After issue was joined, and following the completion of discovery, Dodge and the hospital separately moved, inter alia, for summary judgment dismissing the complaint insofar as asserted against each of them, and Knott separately moved for summary judgment dismissing the complaint insofar as asserted against him. In an order dated June 25, 2019, the Supreme Court, among other things, granted those defendants' separate motions on the grounds that Dodge and Knott did not participate in the alleged medical malpractice committed by Pemberton, that the plaintiffs failed to raise a triable issue of fact as to whether Dodge or Knott negligently hired, trained, or supervised Pemberton, that the hospital's alleged misdiagnosis of a venous thrombosis was not a proximate cause of the injured plaintiff's injuries, and that the contention that the hospital was vicariously liable for the negligence of Pemberton and Meeting House under the "corporate alter ego" doctrine was not pleaded in the complaint and was, therefore, waived. The court, upon so much of the order dated June 25, 2019, as granted Knott's motion for summary judgment dismissing the complaint insofar as asserted against him and those branches of the separate motions of Dodge and the hospital which were for summary judgment dismissing the complaint insofar as asserted against each of them, entered separate judgments in favor of each of those defendants and against the plaintiffs dismissing the complaint insofar as asserted against each of those defendants. The plaintiffs appeal.

The essential elements of medical malpractice are (1) a departure from accepted medical practice and (2) evidence that such departure was a proximate cause of the injury (see Mendoza v Maimonides Med. Ctr., 203 A.D.3d 715). "On a motion for summary judgment dismissing a cause of action alleging medical malpractice, the defendant bears the initial burden of establishing that there was no departure from good and accepted medical practice or that any alleged departure did not proximately cause the plaintiff's injuries" (Carradice v Jamaica Hosp. Med. Ctr., 198 A.D.3d 863, 864). Where a defendant makes a prima facie showing on both elements, "the burden shifts to the plaintiff to rebut the defendant's showing by raising a triable issue of fact as to both the departure element and the causation element" (Stukas v Streiter, 83 A.D.3d 18, 25). While summary judgment is not appropriate "where the parties adduce conflicting medical expert opinions" (Feinberg v Feit, 23 A.D.3d 517, 519), "[g]eneral and conclusory allegations of medical malpractice... unsupported by competent evidence tending to establish the essential elements of medical malpractice, are insufficient" (Myers v Ferrara, 56 A.D.3d 78, 84; see Mendoza v Maimonides Med. Ctr., 203 A.D.3d 715). "In order not to be considered speculative or conclusory, expert opinions in opposition should address specific assertions made by the movant's experts, setting forth an explanation of the reasoning and relying on specifically cited evidence in the record" (Tsitrin v New York Community Hosp., 154 A.D.3d 994, 996 [internal quotation marks omitted]).

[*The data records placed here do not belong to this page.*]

### src/rtl/alu_arbiter.sv
// Two-requester arbiter in front of a shared 8-bit ALU (IDLE -> EXEC -> RESP).
// Define ALU_ARB_FIXED_PRIO_EN to make requester 0 always win ties.
module alu_arbiter #(
    parameter logic INIT_LAST = 1'b1
) (
    input  logic         clk,
    input  logic         rst,
    alu_arbiter_if.slave bus
);
    typedef enum logic [1:0] {IDLE = 2'd0, EXEC = 2'd1, RESP = 2'd2} state_t;

    state_t     state_q, state_d;
    logic [2:0] sel_q, sel_d;
    logic [7:0] op1_q, op1_d, op2_q, op2_d;
    logic       id_q, id_d;
    logic [7:0] res_q, res_d;
    logic [3:0] flg_q, flg_d;
    logic       grant0, grant1, in_idle;

`ifdef ALU_ARB_FIXED_PRIO_EN
    assign grant0 = bus.req0_valid;
    assign grant1 = bus.req1_valid && !bus.req0_valid;
`else
    // last_q holds the id granted most recently; the other side wins a tie
    logic last_q, last_d;
    assign grant0 = bus.req0_valid && (!bus.req1_valid || last_q);
    assign grant1 = bus.req1_valid && !grant0;
`endif

    assign in_idle        = (state_q == IDLE) && !rst;
    assign bus.req0_ready = in_idle && grant0;
    assign bus.req1_ready = in_idle && grant1;

    assign bus.alu_sel    = sel_q;
    assign bus.alu_op1    = op1_q;
    assign bus.alu_op2    = op2_q;
    assign bus.rsp_valid  = (state_q == RESP);
    assign bus.rsp_id     = id_q;
    assign bus.rsp_result = res_q;
    assign bus.rsp_flags  = flg_q;

    always_comb begin
        state_d = state_q;
        sel_d   = sel_q;
        op1_d   = op1_q;
        op2_d   = op2_q;
        id_d    = id_q;
        res_d   = res_q;
        flg_d   = flg_q;
`ifndef ALU_ARB_FIXED_PRIO_EN
        last_d  = last_q;
`endif
        case (state_q)
            IDLE: if (grant0 || grant1) begin
                sel_d   = grant1 ? bus.req1_op : bus.req0_op;
                op1_d   = grant1 ? bus.req1_a  : bus.req0_a;
                op2_d   = grant1 ? bus.req1_b  : bus.req0_b;
                id_d    = grant1;
`ifndef ALU_ARB_FIXED_PRIO_EN
                last_d  = grant1;
`endif
                state_d = EXEC;
            end
            EXEC: begin
                res_d   = bus.alu_result;
                flg_d   = bus.alu_flags;
                state_d = RESP;
            end
            RESP: if (bus.rsp_ready) state_d = IDLE;
            default: state_d = IDLE;
        endcase
    end

    always_ff @(posedge clk) begin
        if (rst) begin
            state_q <= IDLE;
            sel_q   <= 3'b000;
            op1_q   <= 8'h00;
            op2_q   <= 8'h00;
            id_q    <= 1'b0;
            res_q   <= 8'h00;
            flg_q   <= 4'h0;
`ifndef ALU_ARB_FIXED_PRIO_EN
            last_q  <= INIT_LAST;
`endif
        end else begin
            state_q <= state_d;
            sel_q   <= sel_d;
            op1_q   <= op1_d;
            op2_q   <= op2_d;
            id_q    <= id_d;
            res_q   <= res_d;
            flg_q   <= flg_d;
`ifndef ALU_ARB_FIXED_PRIO_EN
            last_q  <= last_d;
`endif
        end
    end
endmodule

### src/flat_wrapper.sv
// flat-port wrapper written by rule: the top's interface ports become plain ports
module alu_arbiter_flat 
#(
    parameter logic INIT_LAST = 1'b1
)
  (clk, rst, bus_req0_valid, bus_req0_op, bus_req0_a, bus_req0_b, bus_req1_valid, bus_req1_op, bus_req1_a, bus_req1_b, bus_alu_result, bus_alu_flags, bus_rsp_ready, bus_req0_ready, bus_req1_ready, bus_alu_sel, bus_alu_op1, bus_alu_op2, bus_rsp_valid, bus_rsp_id, bus_rsp_result, bus_rsp_flags);
  alu_arbiter_if bus_i ();
  input  logic clk;
  input  logic rst;
  input wire logic [$bits(bus_i.req0_valid)-1:0] bus_req0_valid;
  input wire logic [$bits(bus_i.req0_op)-1:0] bus_req0_op;
  input wire logic [$bits(bus_i.req0_a)-1:0] bus_req0_a;
  input wire logic [$bits(bus_i.req0_b)-1:0] bus_req0_b;
  input wire logic [$bits(bus_i.req1_valid)-1:0] bus_req1_valid;
  input wire logic [$bits(bus_i.req1_op)-1:0] bus_req1_op;
  input wire logic [$bits(bus_i.req1_a)-1:0] bus_req1_a;
  input wire logic [$bits(bus_i.req1_b)-1:0] bus_req1_b;
  input wire logic [$bits(bus_i.alu_result)-1:0] bus_alu_result;
  input wire logic [$bits(bus_i.alu_flags)-1:0] bus_alu_flags;
  input wire logic [$bits(bus_i.rsp_ready)-1:0] bus_rsp_ready;
  output wire logic [$bits(bus_i.req0_ready)-1:0] bus_req0_ready;
  output wire logic [$bits(bus_i.req1_ready)-1:0] bus_req1_ready;
  output wire logic [$bits(bus_i.alu_sel)-1:0] bus_alu_sel;
  output wire logic [$bits(bus_i.alu_op1)-1:0] bus_alu_op1;
  output wire logic [$bits(bus_i.alu_op2)-1:0] bus_alu_op2;
  output wire logic [$bits(bus_i.rsp_valid)-1:0] bus_rsp_valid;
  output wire logic [$bits(bus_i.rsp_id)-1:0] bus_rsp_id;
  output wire logic [$bits(bus_i.rsp_result)-1:0] bus_rsp_result;
  output wire logic [$bits(bus_i.rsp_flags)-1:0] bus_rsp_flags;
  assign bus_i.req0_valid = bus_req0_valid;
  assign bus_i.req0_op = bus_req0_op;
  assign bus_i.req0_a = bus_req0_a;
  assign bus_i.req0_b = bus_req0_b;
  assign bus_i.req1_valid = bus_req1_valid;
  assign bus_i.req1_op = bus_req1_op;
  assign bus_i.req1_a = bus_req1_a;
  assign bus_i.req1_b = bus_req1_b;
  assign bus_i.alu_result = bus_alu_result;
  assign bus_i.alu_flags = bus_alu_flags;
  assign bus_i.rsp_ready = bus_rsp_ready;
  assign bus_req0_ready = bus_i.req0_ready;
  assign bus_req1_ready = bus_i.req1_ready;
  assign bus_alu_sel = bus_i.alu_sel;
  assign bus_alu_op1 = bus_i.alu_op1;
  assign bus_alu_op2 = bus_i.alu_op2;
  assign bus_rsp_valid = bus_i.rsp_valid;
  assign bus_rsp_id = bus_i.rsp_id;
  assign bus_rsp_result = bus_i.rsp_result;
  assign bus_rsp_flags = bus_i.rsp_flags;
  alu_arbiter #(.INIT_LAST(INIT_LAST)) u_core (.clk(clk), .rst(rst), .bus(bus_i));
endmodule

Knott established his prima facie entitlement to judgment as a matter of law by submitting a transcript of his deposition testimony and an affirmation of his expert, George Fisher. Knott was not involved in the hiring, training, or firing of Pemberton, and although he had some supervisory role as a physician when he was present at Meeting House, he was not present on December 27, 2012, when the blood draw occurred. Neither Knott nor Dodge had a supervisory role over the practice at Meeting House or any obligation to document training. Rather, it was the practice administrator who hired, fired, and evaluated clinical staff, such as Pemberton. Further, there was no indication prior to the blood draw that Pemberton was incapable of performing blood draws, and there were no prior complaints relating thereto. Knott only became the injured plaintiff's attending physician on January 4, 2013, the injured plaintiff's second day in the hospital, and it was appropriate for Knott to rely on Zack's diagnosis. According to Fisher, Knott was not responsible for the injured plaintiff's care until Knott's arrival at the hospital on January 4, 2013, and anticoagulant therapy had been started prior to his arrival. In Fisher's opinion, to a reasonable degree of medical certainty, Knott did not depart from accepted medical practice and did not proximately cause the injuries alleged, since he was not responsible for Pemberton's negligence and he was not responsible for training Pemberton.

Similar considerations apply to Dodge, who did not train Pemberton. Dodge's expert stated that Dodge was not required to be present during the blood draw, and there is no evidence in this record that nurses drawing blood have to be directly supervised by a medical provider in the same room.

Accordingly, Knott and Dodge separately established their prima facie entitlement to judgment as a matter of law dismissing the complaint insofar as asserted against each of them. In opposition to Knott's and to Dodge's prima facie showing, the plaintiffs failed to raise a triable issue of fact.

The plaintiffs seek to hold the hospital liable based upon its treatment of the injured plaintiff in January 2013, including the alleged misdiagnosis of a venous thrombosis, and upon a theory of vicarious liability for the alleged medical malpractice committed by Pemberton and Meeting House. The hospital's experts asserted that the hospital's treatment of the injured plaintiff in January 2013 was not a proximate cause of her injuries, and the plaintiffs' experts' opinions to the contrary were conclusory.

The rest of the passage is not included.